Situation: You paid a large no-refundable deposit to the latest/greatest training facility. It runs an outdoor range. The forecast is for miserable weather- heavy rain, etc. It’s a serious course, 800+ rounds, multiple shooting positions, hundreds of presentations. you and your gear is gonna get wet and dirty, and probably get some ‘character’ along the way:D.
Leave the safe queens at home. Whatcha taking and why? (Handgun and carry gear).
I only train with what I’m going to be carrying, generally. If I wouldn’t take weapon X to a course with the conditions you describe I would never carry it.
I’d run a “to hell and back” Sig with hogue grips for a little extra tackiness (maybe even take some light sand paper to them) in a blackhawk serpa cqc holster attached to the drop rig with a piece of grip tape on the level 2 safety release button
I’ve been to training classes in snow, rain, mud, wind…even had one interrupted by a tornado warning. I’ve used a variety of handguns and long guns. Honestly, if I owned a firearm that wouldn’t operate in those conditions, I’d ditch it.
For me, the only thing I change due to weather is my clothing.
This isn’t a general ‘whats the best, most reliable handgun’ question.
This is more personal–from what YOU have. Many, if not most, owners have something like ‘nice’ guns–nickle plated Pythons, engraved 1911’s, pristing HiPowers, etc etc etc. Those aren’t seen to often out in foul weather.
What have YOU got, that if you were going to have to operate out in foul weather, you’d take? What do you have that you’d actually subject to nasty operating conditions–not just carry under your rain coat, but actually take out and use, alot, in inclement weather?
There are those that will hammer nails with a nice 1911. Others that wouldn’t take anything but a tupperware piece (Glock, XD, etc).
Example: I would probably suggest that a guy who showed up with that prized, pristine nickle plated Python his grand daddy passed on to him might want to reconsider before beating the snot out of it in a high intensity training course in foul weather on a muddy, rocky outdoor range. It would be a waste of a beautiful firearm IMHO.
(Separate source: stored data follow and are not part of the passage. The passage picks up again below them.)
Background: an optimization exercise with open tools, aiming at small area. Do not read the settings as production practice. Function was checked by simulation only, so behaviour that the tests miss may differ from the original. Power is estimated from default activity; no workload was simulated.

==> inputs of xenon <==
==> flow/design.v <==
`timescale 1ns/100ps
package rv32i_pkg;
    localparam int REG_COUNT  = 32;
    localparam int DMEM_WORDS = 64;
    localparam int DMEM_AW    = $clog2(64);
    typedef logic [32-1:0] word_t;
    typedef logic [4:0]          reg_addr_t;
    localparam logic [1:0] K_ALU = 2'd0, K_SHIFT = 2'd1, K_SLT = 2'd2, K_LOAD = 2'd3;
endpackage
`timescale 1ns/100ps
`timescale 1ns/100ps
module rv32i_regfile (
    input  logic       i_clk,
    input  logic       i_clr,       
    input  logic       i_we,
    input  logic [4:0] i_waddr,
    input  logic [3:0] i_wnib,
    input  logic [4:0] i_raddr1,
    input  logic [4:0] i_raddr2,
    output logic [3:0] o_rnib1,
    output logic [3:0] o_rnib2
);
    logic [31:0] ring [1:31];
    logic [3:0]  head [0:31];
    assign head[0] = 4'b0;
    genvar j;
    generate
        for (j = 1; j < 32; j++) begin : g_reg
            logic sel;
            assign sel     = i_clr || (i_we && i_waddr == j[4:0]);
            assign head[j] = ring[j][31:28];
            always_ff @(posedge i_clk) begin
                ring[j] <= {sel ? i_wnib : ring[j][3:0], ring[j][31:4]};
            end
        end
    endgenerate
    assign o_rnib1 = head[i_raddr1];
    assign o_rnib2 = head[i_raddr2];
endmodule
`timescale 1ns/100ps
`timescale 1ns/100ps
`timescale 1ns/100ps
module rv32i_data_mem (
    input  logic       i_clk,
    input  logic       i_we,
    input  logic [5:0] i_addr,
    input  logic [3:0] i_wnib,
    output logic [3:0] o_rnib
);
    logic [31:0] ring [0:63];
    logic [3:0]  head [0:63];
    genvar j;
    generate
        for (j = 0; j < 64; j++) begin : g_word
            logic sel;
            assign sel     = i_we && i_addr == j[5:0];
            assign head[j] = ring[j][3:0];
            always_ff @(posedge i_clk) begin
                ring[j] <= {sel ? i_wnib : ring[j][3:0], ring[j][31:4]};
            end
        end
    endgenerate
    assign o_rnib = head[i_addr];
endmodule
In all seriousness, i dont buy guns so they can sit on shelves. Plenty of people own safe queens but they also dont bring them to training classes. They generally also dont carry those weapons either. A safe queen is a safe queen. Any pistol a smart person chooses to carry would be the pistol they would be comfortable shooting under any conditions with.
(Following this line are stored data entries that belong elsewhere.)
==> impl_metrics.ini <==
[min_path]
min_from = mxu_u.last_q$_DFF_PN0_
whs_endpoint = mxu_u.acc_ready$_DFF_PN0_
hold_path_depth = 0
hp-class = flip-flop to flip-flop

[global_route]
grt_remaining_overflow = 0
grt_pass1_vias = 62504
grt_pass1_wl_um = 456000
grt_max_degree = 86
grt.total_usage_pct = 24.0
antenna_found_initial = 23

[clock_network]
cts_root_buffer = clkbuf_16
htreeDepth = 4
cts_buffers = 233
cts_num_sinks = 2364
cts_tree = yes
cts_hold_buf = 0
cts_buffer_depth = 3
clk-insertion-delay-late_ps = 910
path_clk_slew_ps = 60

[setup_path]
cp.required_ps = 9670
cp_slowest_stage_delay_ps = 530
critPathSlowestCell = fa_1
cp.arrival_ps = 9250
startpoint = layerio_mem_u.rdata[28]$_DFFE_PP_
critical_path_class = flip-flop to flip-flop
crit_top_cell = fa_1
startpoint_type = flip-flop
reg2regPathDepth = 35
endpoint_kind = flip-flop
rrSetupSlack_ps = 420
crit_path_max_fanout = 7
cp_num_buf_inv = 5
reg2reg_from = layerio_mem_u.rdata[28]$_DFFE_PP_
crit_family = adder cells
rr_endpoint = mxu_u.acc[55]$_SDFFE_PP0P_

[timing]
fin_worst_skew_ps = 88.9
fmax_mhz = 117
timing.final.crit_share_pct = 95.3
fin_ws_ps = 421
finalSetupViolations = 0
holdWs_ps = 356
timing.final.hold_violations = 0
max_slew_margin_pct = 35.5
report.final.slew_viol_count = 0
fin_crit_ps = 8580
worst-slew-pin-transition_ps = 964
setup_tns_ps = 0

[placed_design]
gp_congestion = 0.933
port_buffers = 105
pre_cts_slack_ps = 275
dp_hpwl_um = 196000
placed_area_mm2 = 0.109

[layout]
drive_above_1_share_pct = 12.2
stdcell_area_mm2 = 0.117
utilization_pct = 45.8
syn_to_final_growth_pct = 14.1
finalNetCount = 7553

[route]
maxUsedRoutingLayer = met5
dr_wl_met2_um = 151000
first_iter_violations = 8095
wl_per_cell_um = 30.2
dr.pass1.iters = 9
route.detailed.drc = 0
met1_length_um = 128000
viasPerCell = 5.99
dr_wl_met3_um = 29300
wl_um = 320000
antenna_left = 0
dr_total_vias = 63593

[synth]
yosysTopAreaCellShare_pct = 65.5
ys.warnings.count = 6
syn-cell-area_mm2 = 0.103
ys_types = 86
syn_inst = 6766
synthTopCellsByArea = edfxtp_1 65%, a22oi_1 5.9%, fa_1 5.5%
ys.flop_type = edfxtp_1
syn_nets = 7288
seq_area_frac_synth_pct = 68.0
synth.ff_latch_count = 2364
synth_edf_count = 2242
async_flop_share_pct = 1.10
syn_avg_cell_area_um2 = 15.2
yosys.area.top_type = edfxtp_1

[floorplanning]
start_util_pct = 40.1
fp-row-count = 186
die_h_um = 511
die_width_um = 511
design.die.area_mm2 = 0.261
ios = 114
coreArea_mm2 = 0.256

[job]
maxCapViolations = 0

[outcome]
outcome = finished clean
What follows belongs to an exercise in optimizing a design on an open flow for small area; a production flow would make more cautious choices. RTL that was checked went through simulation tests only; none was proved equivalent to the original. Power and IR drop assume default switching activity.

==> build 60 <==
Design tdc_click_top, start of the top module:
module tdc_click_top #(
	parameter int WINDOW_CYCLES = 1000
) (
	input  logic        clk200_i,
	input  logic        gc_rst,
	input  logic        apb_psel_i,
	input  logic        apb_penable_i,
	input  logic        apb_pwrite_i,
	input  logic [7:0]  apb_paddr_i,
	input  logic [31:0] apb_pwdata_i,
	output logic [31:0] apb_prdata_o,
	output logic        apb_pready_o,
	output logic        apb_pslverr_o,
	input  logic        frame_i,
	input  logic        sdi_i,
	input  logic        pps_i,
	output logic        rec_valid_o,
	output logic [1:0]  rec_click_o,
	output logic [47:0] rec_gc_o,
	output logic [31:0] rec_tdc_o,
	output logic        count_valid_o
);
==> module stop_frame_rx, before the edit <==
module stop_frame_rx (
	input  logic        clk200_i,
	input  logic        gc_rst,
	input  logic        frame_i,
	input  logic        sdi_i,
	input  logic        cfg_enable,
	input  logic [5:0]  cfg_index_bits,
	input  logic [5:0]  cfg_stop_bits,
	input  logic [13:0] cfg_tdc_shift,
	output logic        stop_valid_o,
	output logic [31:0] t_sum_o,
	output logic [31:0] rec_tdc_o
);
	localparam int TDC_W = 32;
	localparam int STRETCH_CYCLES = 4;
	localparam logic [2:0] IDLE       = 3'd0;
	localparam logic [2:0] WAIT_FRAME = 3'd1;
	localparam logic [2:0] SKIP_INDEX = 3'd2;
	localparam logic [2:0] SHIFT_STOP = 3'd3;
	localparam logic [2:0] HOLD       = 3'd4;
	logic [2:0]       state;
	logic [6:0]       bit_cnt;
	logic             sdi_r;
	logic             sdi_2r;
	logic [TDC_W-1:0] shreg;
	logic             cnt_one;
	logic             cnt_end;
	logic [6:0]       cnt_dec;
	always_comb begin : tsum_add
		logic [14:0] lo;
		logic        c;
		lo = {1'b0, shreg[13:0]} + {1'b0, cfg_tdc_shift};
		t_sum_o[13:0] = lo[13:0];
		c = lo[14];
		for (int i = 14; i < TDC_W; i++) begin
			t_sum_o[i] = shreg[i] ^ c;
			c = c & shreg[i];
		end
	end
	assign rec_tdc_o = shreg;
	always_ff @(posedge clk200_i or posedge gc_rst) begin
		if (gc_rst) begin
			state <= IDLE;
		end else begin
			case (state)
				IDLE: begin
					if (cfg_enable)
						state <= WAIT_FRAME;
				end
				WAIT_FRAME: begin
					if (!cfg_enable)
						state <= IDLE;
					else if (frame_i)
						state <= SKIP_INDEX;
				end
				SKIP_INDEX: begin
					if (cnt_end)
						state <= SHIFT_STOP;
				end
				SHIFT_STOP: begin
					if (cnt_end)
						state <= HOLD;
				end
				HOLD: begin
					if (cnt_end)
						state <= WAIT_FRAME;
				end
				default: state <= IDLE;
			endcase
		end
	end
	assign cnt_one = bit_cnt == 7'd1;
	assign stop_valid_o = (state == HOLD) && (bit_cnt == 7'(STRETCH_CYCLES));
	always_comb begin : cnt_sub
		logic b;
		b = 1'b1;
		for (int i = 0; i < 7; i++) begin
			cnt_dec[i] = bit_cnt[i] ^ b;
			b = b & ~bit_cnt[i];
		end
	end
	assign cnt_end = (state == SKIP_INDEX) ? (bit_cnt == 7'h7F) : cnt_one;
	always_ff @(posedge clk200_i) begin
		if (state == WAIT_FRAME)
			bit_cnt <= {1'b0, cfg_index_bits};
		else if (cnt_end)
			bit_cnt <= (state == SKIP_INDEX) ? {1'b0, cfg_stop_bits} : 7'(STRETCH_CYCLES);
		else
			bit_cnt <= cnt_dec;
	end
	always_ff @(posedge clk200_i) begin
		sdi_r  <= sdi_i;
		sdi_2r <= sdi_r;
		if (state == SHIFT_STOP)
			shreg <= {shreg[TDC_W-2:0], sdi_2r};
		else if (state == HOLD)
			shreg <= t_sum_o;
		else
			shreg <= '0;
	end
endmodule
Background: an optimization exercise with open tools, aiming at small area, a short achievable clock period and few clock cycles per item. Do not read the settings as production practice.
Function not checked in this run: the RTL went through the layout flow alone.

==> design.v <==
module fft8_top
(
    input  logic              clk,
    input  logic              reset,
    input  logic              sample_valid_i,
    input  logic [23:0]       sample_i,
    output logic              accept_o,
    input  logic              out_ready_i,
    output logic              out_valid_o,
    output logic [31:0]       bin_o,
    output logic              complete_o
);
    localparam int AW = 14;
    localparam logic [32:0] TW_C = 33'd23170;
    localparam logic [32:0] RND  = 33'd32767;
    logic [1:0] r;
    always_ff @(posedge clk)
    begin
        if (reset)
            r <= 2'd3;
        else
            r <= r + 1'b1;
    end
    logic               iv;
    logic [2:0]         in_n;
    logic signed [11:0] ixr;
    logic signed [11:0] ixi;
    logic [2:0]         tcnt;
    logic               take;
    logic               proc;
    logic               rf;
    assign proc     = iv & (in_n[0] == r[0])
                    & ((in_n != 3'd7) | (r == 2'd3))
                    & ((in_n != 3'd0) | ~rf);
    assign accept_o = ~iv | proc;
    assign take     = sample_valid_i & accept_o;
    always_ff @(posedge clk)
    begin
        if (reset)
        begin
            iv   <= 1'b0;
            tcnt <= '0;
        end
        else
        begin
            if (take)
            begin
                iv   <= 1'b1;
                tcnt <= tcnt + 1'b1;
            end
            else if (proc)
                iv <= 1'b0;
        end
    end
    always_ff @(posedge clk)
    begin
        if (take)
        begin
            in_n <= tcnt;
            ixr  <= sample_i[23:12];
            ixi  <= sample_i[11:0];
        end
    end
    logic signed [AW-1:0] p_re [4];
    logic signed [AW-1:0] p_im [4];
    logic signed [AW-1:0] q_re [4];
    logic signed [AW-1:0] q_im [4];
    logic signed [AW-1:0] s_re [4];
    logic signed [AW-1:0] s_im [4];
    logic [1:0]           m;
    logic                 clr;
    logic signed [AW-1:0] xr;
    logic signed [AW-1:0] xi;
    assign m   = in_n[2:1];
    assign clr = proc & (m == 2'd0);
    assign xr  = proc ? AW'(ixr) : '0;
    assign xi  = proc ? AW'(ixi) : '0;
    always_comb
    begin
        for (int k = 0; k < 4; k++)
        begin
            logic signed [AW-1:0] tr;
            logic signed [AW-1:0] ti;
            logic signed [AW-1:0] br;
            logic signed [AW-1:0] bi;
            logic [1:0]           p;
            logic                 nr;
            logic                 ni;
            p  = 2'(m * 2'(k));
            nr = proc & p[1];
            ni = proc & (p[0] ^ p[1]);
            tr = (p[0] ? xi : xr) ^ {AW{nr}};
            ti = (p[0] ? xr : xi) ^ {AW{ni}};
            br = clr ? '0 : q_re[k];
            bi = clr ? '0 : q_im[k];
            s_re[k] = br + tr + AW'(nr);
            s_im[k] = bi + ti + AW'(ni);
        end
    end
    always_ff @(posedge clk)
    begin
        for (int k = 0; k < 4; k++)
        begin
            p_re[k] <= s_re[k];
            p_im[k] <= s_im[k];
            q_re[k] <= p_re[k];
            q_im[k] <= p_im[k];
        end
    end
    logic signed [AW-1:0] he_re [4];
    logic signed [AW-1:0] he_im [4];
    logic signed [AW-1:0] ho_re [4];
    logic signed [AW-1:0] ho_im [4];
    logic                 hv;
    logic [2:0]           c;
    logic                 rdy;
    logic                 iss;
    logic                 h_free;
    logic                 load;
    assign rdy    = ~out_valid_o | out_ready_i;
    assign iss    = hv & rdy & (c[1:0] == r);
    assign h_free = ~hv | (iss & (c == 3'd7));
    assign load   = (r == 2'd3) & h_free & (rf | (proc & (in_n == 3'd7)));
    always_ff @(posedge clk)
    begin
        for (int i = 0; i < 4; i++)
        begin
            if (load)
            begin
                he_re[i] <= p_re[i];
                he_im[i] <= p_im[i];
                ho_re[i] <= s_re[i];
                ho_im[i] <= s_im[i];
            end
            else
            begin
                he_re[i] <= he_re[(i + 1) % 4];
                he_im[i] <= he_im[(i + 1) % 4];
                ho_re[i] <= ho_re[(i + 1) % 4];
                ho_im[i] <= ho_im[(i + 1) % 4];
            end
        end
    end
    always_ff @(posedge clk)
    begin
        if (reset)
        begin
            hv <= 1'b0;
            c  <= '0;
            rf <= 1'b0;
        end
        else
        begin
            if (load)
                rf <= 1'b0;
            else if (proc & (in_n == 3'd7))
                rf <= 1'b1;
            if (load)
            begin
                hv <= 1'b1;
                c  <= '0;
            end
            else if (iss)
            begin
                c <= c + 1'b1;
                if (c == 3'd7)
                    hv <= 1'b0;
            end
        end
    end
    logic [1:0]         k;
    logic               h;
    logic signed [15:0] er;
    logic signed [15:0] ei;
    logic signed [15:0] orr;
    logic signed [15:0] oi;
    logic signed [15:0] br;
    logic signed [15:0] bi;
    logic signed [15:0] wr;
    logic signed [15:0] wi;
    logic signed [15:0] oa;
    logic signed [15:0] ob;
    logic signed [15:0] te;
    logic signed [15:0] u;
    logic signed [18:0] f;
    logic [18:0]        oa_x;
    logic               sub_u;
    logic               sg;
    assign k   = r;
    assign h   = c[2];
    assign er  = 16'(he_re[0]);
    assign ei  = 16'(he_im[0]);
    assign orr = 16'(ho_re[0]);
    assign oi  = 16'(ho_im[0]);
    always_comb
    begin
        br = k[1] ? oi : orr;
        bi = k[1] ? orr : oi;
        wr = h ? er - br : er + br;
        wi = (h ^ k[1]) ? ei - bi : ei + bi;
        if (k[0])
        begin
            oa = orr;
            ob = oi;
            te = ei;
        end
        else
        begin
            oa = 16'(ho_re[1]);
            ob = 16'(ho_im[1]);
            te = 16'(he_re[1]);
        end
        sub_u = k[0] ^ k[1];
        oa_x  = 19'(oa) ^ {19{sub_u}};
        u     = 16'(19'(ob) + oa_x + 19'(sub_u));
        f     = (19'(ob) << 2) + 19'(ob) + (oa_x << 2) + oa_x + (sub_u ? 19'd5 : 19'd0);
        sg = (k == 2'd3) ? ~h : h;
    end
    logic               v1;
    logic               odd1;
    logic signed [15:0] w1r;
    logic signed [15:0] w1i;
    logic signed [15:0] e1;
    logic signed [15:0] u1;
    logic signed [18:0] f1;
    logic               rho1;
    logic               sg1;
    always_ff @(posedge clk)
    begin
        if (reset)
            v1 <= 1'b0;
        else if (rdy)
            v1 <= iss;
    end
    always_ff @(posedge clk)
    begin
        if (rdy)
        begin
            odd1 <= k[0];
            w1r  <= wr;
            w1i  <= wi;
            e1   <= te;
            u1   <= u ^ {16{sg}};
            f1   <= f ^ {19{sg}};
            rho1 <= h;
            sg1  <= sg;
        end
    end
    logic [32:0] kk;
    logic [32:0] t;
    logic [15:0] tx;
    logic [15:0] hold_re;
    assign kk = (rho1 ? RND : 33'd0) + (sg1 ? 33'd4738 : 33'd0);
    assign t  = (33'(e1) << 15) + (33'(f1) << 12) + (33'(f1) << 9)
              + (33'(u1) << 7) + (33'(u1) << 1) + kk;
    assign tx = t[30:15];
    always_ff @(posedge clk)
    begin
        if (rdy & v1 & ~odd1)
            hold_re <= tx;
    end
    always_ff @(posedge clk)
    begin
        if (reset)
            out_valid_o <= 1'b0;
        else if (rdy)
            out_valid_o <= v1;
    end
    always_ff @(posedge clk)
    begin
        if (rdy)
            bin_o <= odd1 ? {hold_re, tx} : {w1r, w1i};
    end
    logic [2:0] ocnt;
    logic [1:0] fcnt;
    logic [1:0] fcnt_n;
    logic       f_in;
    logic       f_out;
    logic       fire;
    assign fire   = out_valid_o & out_ready_i;
    assign f_in   = take & (tcnt == 3'd7);
    assign f_out  = fire & (ocnt == 3'd7);
    assign fcnt_n = fcnt + 2'(f_in) - 2'(f_out);
    always_ff @(posedge clk)
    begin
        if (reset)
        begin
            ocnt       <= '0;
            fcnt       <= '0;
            complete_o <= 1'b0;
        end
        else
        begin
            if (fire)
                ocnt <= ocnt + 1'b1;
            fcnt       <= fcnt_n;
            complete_o <= (fcnt_n != 2'd0);
        end
    end
endmodule
==> run.sh <==
#!/bin/bash
# synth_recipe.tcl (not shown) runs the flow's synth.tcl, then flattens the netlist and writes it again
# the make line also repeats each setting of config.mk as NAME=value (left out here)
make -C /OpenROAD-flow-scripts/flow DESIGN_CONFIG=/design/flow/config.mk WORK_HOME=/design/flow/orfs CLKGATE_MAP_FILE= SYNTH_SCRIPT=/design/flow/synth_recipe.tcl finish
==> config.mk <==
export PLATFORM = sky130hd
export DESIGN_NAME = fft8_top
export DESIGN_NICKNAME = fft8_top
export VERILOG_FILES = /design/flow/design.v
export SDC_FILE = /design/flow/constraint.sdc
export NUM_CORES = 4
export LEC_CHECK = 0
export CAP_MARGIN = 20
export CORE_MARGIN = 2
export CORE_UTILIZATION = 40
export SLEW_MARGIN = 20
==> constraint.sdc <==
create_clock -name core_clock -period 9.5 [get_ports {clk}]
set_input_delay 1.9000 -clock core_clock [delete_from_list [all_inputs] [get_ports {clk}]]
set_output_delay 1.9000 -clock core_clock [all_outputs]
set_load 0.01 [all_outputs]
==> out/qor.yml <==
critical_path:
  path_buf_inv: 0
  path_class: "reg2reg"
  cp_cell_sequence: "or4b_1, and4_4, nand2_4, and2_1, ha_1, nor2b_1, o21ai_0, a21boi_0, o21a_1, o21a_1, o21a_1, o311ai_0, or3b_2, mux2_2"
  critical-path-max-stage-delay_ns: 0.82
  worst_setup_path_end_kind: "flop"
  reg2reg_from: "in_n[1]"
  critPathLaunch: "in_n[1]"
  crit_arrival_ns: 6.18
  worst_setup_path_start_kind: "flop"
  cp_common_cell: "o21a_1"
  cp_data_required_time_ns: 10.02
  critPathMaxFanout: 65
  cp_slowest_cell: "edfxtp_1"
  cpLargestDelayFamily: "simple AND/OR/NAND/NOR gates"
hold_path:
  hold_path.class: "reg2reg"
  min_from: "p_im[3][1]"
detailed_routing:
  drcViolationCount: 0
  dr.pass1.iters: 5
  wl_per_cell_um: 18.1
  viasPerCell: 4.97
  vias: 22472
  drt-initial-drc-count: 1447
  ant_nets: 0
  wirelength_um: 81800
floorplan:
  initial_core_util: 0.405
  core-area_mm2: 0.0807
  die-height_um: 290
  io_pins: 63
  dieArea_mm2: 0.0840
  die_width_um: 290
  row_count: 104
global_route:
  grt_pass1_wl_um: 127000
  grt_max_degree: 171
  gr-total-overflow: 0
  antenna_found_initial: 2
  grtUsageTotal: 0.197
  grt_pass1_vias: 22055
cts:
  clk_latency_ns: 0.63
  clk_pin_slew_worst_paths_ns: 0.06
  postCtsSetupBuffers: 0
  cts_max_level: 3
  tritoncts: "yes"
  cts_max_path_buffers: 3
  cts.repair.resized: 0
  cts_hold_buf: 0
  cts.sinks: 624
  ctsRootBufferMaster: "clkbuf_16"
  cts_buffers: 67
synth:
  ys_top_cells_by_area: "dfxtp_1 (29%), edfxtp_1 (14%), ha_1 (9.4%), nand2_1 (7.7%), fa_1 (5.9%)"
  ys_seq_area_frac: 0.431
  synth_area_leader_cell: "dfxtp_1"
  syn_nets: 3752
  ys_async_sr_fraction: 0
  synth_area_mm2: 0.0327
  yosys_warnings: 11
  synthCells: 3383
  synth.ff_latch_count: 624
  synth_edf_count: 157
  synth_flop_cell: "dfxtp_1"
  syn_area_per_cell_um2: 9.66
  yosysTopAreaCellShare: 0.286
  synth.distinct_cells: 73
finish:
  mostFrequentLayoutCells: "nand2_1 (665), dfxtp_1 (465), ha_1 (244)"
  diodes: 0
  drive_above_1_share: 0.0763
  nets: 3775
  final_common_cell: "nand2_1"
  multi_input_area_mm2: 0.0174
  seq_area_mm2: 0.0141
  fill_cells: 7734
  areaGrowthSynthToFinish_pct: 12.4
  fin_area_mm2: 0.0367
timing:
  fmax_mhz: 177
  tightest_slew_ns: 1.12
  fin_skew_ns: 0.0259
  fin_crit_ns: 5.66
  setup_viol: 0
  final_max_slew_viol_count: 0
  finalHoldViolCount: 0
  min_period_over_period: 0.596
  rsz0062_at_grt: "no"
  relSlewSlack: 0.254
  setup_tns_ns: 0
place:
  placed_area_mm2: 0.0343
  gp_congestion: 0.865
  portBuffers: 62
  dpl.hpwl_um: 61700
job:
  maxCapViolCount: 0
status:
  status: "finished clean"
==> flip-flops by register name, summed over array words and instances (netlist names), 12 cells and up <==
name and count:
ho_re 56, w1r 16, e1 14, ixr 12
p_re 56, hold_re 16, q_re 56, f1 17
bin_o 32, u1 16, ixi 12, he_im 56
p_im 56, he_re 56, q_im 56, w1i 16
ho_im 56
==> routing by layer <==
metal	wire length [µm]	GRT usage	share of wire
met3	2810	0.0224	0.034
met5	0	0	0
met2	37000	0.316	0.45
met4	1580	0.0482	0.019
met1	40400	0.283	0.49
==> area by class of cell <==
cell class	instances	share of cell area
clock buffers	82	0.0502
inverters	210	0.0215
repair buffers	80	0.0209
clock inverters	42	0.0150
flip-flops and latches	624	0.383
multi-input cells	2423	0.473
well taps	1060	0.0361
==> per-stage QoR <==
stage	std cells	hold WS (ns)	utilization	setup slack, ns
4_1_cts	4521	0.339	0.455	3.77
2_1_floorplan	3383	0.331	-	3.11
6_report	4521	0.337	0.455	3.84
5_1_grt	4521	0.345	0.455	3.48
3_5_place_dp	4397	0.335	0.426	3.84
3_3_place_gp	4397	0.332	0.426	3.89
==> Yosys cell counts, types with 99 or more instances <==
| master | count |
|---|---|
| nand2_1 | 666 |
| dfxtp_1 | 467 |
| ha_1 | 245 |
| inv_1 | 208 |
| nor2_1 | 185 |
| a21oi_1 | 180 |
| xnor2_1 | 178 |
| edfxtp_1 | 157 |
| and2_1 | 124 |
| xor2_1 | 121 |
| clkbuf_1 | 99 |
| mux2_2 | 99 |
==> path summary, 6_finish.rpt <==
kind / to / slack, ns / cells past startpoint
max reg2reg: ho_re[2][12] / 3.84 / 14
max: ho_re[2][12] / 3.84 / 14
min reg2reg: q_im[3][1] / 0.34 / 0
min: q_im[3][1] / 0.34 / 0
==> logic make-up after synthesis <==
logic type,share of synthesized area
AND/OR/NAND/NOR,0.160
flip-flops,0.431
AO/OA/AOI/OAI,0.0840
adder cells (fa/ha/maj),0.153
buffers and inverters,0.0393
XOR/XNOR,0.0802
multiplexers,0.0531
==> worst reg2reg max path: stages (launching register included) <==
cell and delay [ns]:
edfxtp_1 0.82, or4b_1 0.73, and4_4 0.56, nand2_4 0.47, and2_1 0.37, ha_1 0.34, nor2b_1 0.15, o21ai_0 0.25
a21boi_0 0.17, o21a_1 0.21, o21a_1 0.24, o21a_1 0.22, o311ai_0 0.28, or3b_2 0.48, mux2_2 0.27

## port drivers added, routing unchanged
No port has a modelled driver above. Below, the same layout with a new extraction and two added sets of constraints.
Step 1 sets driving cells, clkbuf_16 on the clock port and buf_2 on the other inputs (assumed; they add their load-dependent delay and slew).
Step 2 moves the port delays by t, midway between the first and last clock arrival at a register: inputs arrive t later, outputs are due t later. That takes back most of the time a late clock gives input paths.
a / b / c = ideal ports / drivers / drivers and shift; a / b = the first two.
t, ns: 0.681
slack for setup (ns): 3.842 / 3.842 / 3.842
hold WS [ns]: 0.337 / 0.337 / 0.337
After both steps setup and hold are still met in this run. The setup slack of this run moves by 0.000 ns with the drivers and by 0.000 ns with both steps.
Either my Glock 19 or my M&P 40. Both of them have run with no problems in conditions similar to what you described. I’ve abused the shit out of them both (sometimes intentionally) and have not been able to stop either of them yet.
I would train with whatever gun you carry, including your regular holster… I ran a 1911 in a class with Vickers during a hurricane last Sept and the gun didn’t even know it was raining.